Background: an optimization exercise with open tools, aiming at small area, a short achievable clock period and few clock cycles. Do not read the settings as production practice.
In this exercise RTL edits were held to simulation tests only and were not proved equivalent to the original.
Power and IR drop assume default switching activity.

<file path="config.mk">
export PLATFORM = sky130hd
export DESIGN_NAME = fcb
export DESIGN_NICKNAME = fcb
export VERILOG_FILES = /design/flow/design.v
export SDC_FILE = /design/flow/constraint.sdc
export NUM_CORES = 4
export LEC_CHECK = 0
export CAP_MARGIN = 20
export CORE_MARGIN = 2
export CORE_UTILIZATION = 14
export PLACE_DENSITY = 0.22
export SLEW_MARGIN = 20
</file>
<file path="constraint.sdc">
create_clock -name core_clock -period 12.0 [get_ports {clk}]
set_input_delay 2.4000 -clock core_clock [delete_from_list [all_inputs] [get_ports {clk}]]
set_output_delay 2.4000 -clock core_clock [all_outputs]
set_load 0.01 [all_outputs]
</file>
● ● ● ●
### TASK DETAILS
In the entries above, which lines hold the string "export"? Report all of them.

### EXERCISE OUTPUT
export PLATFORM = sky130hd
export DESIGN_NAME = fcb
export DESIGN_NICKNAME = fcb
export VERILOG_FILES = /design/flow/design.v
export SDC_FILE = /design/flow/constraint.sdc
export NUM_CORES = 4
export LEC_CHECK = 0
export CAP_MARGIN = 20
export CORE_MARGIN = 2
export CORE_UTILIZATION = 14
export PLACE_DENSITY = 0.22
export SLEW_MARGIN = 20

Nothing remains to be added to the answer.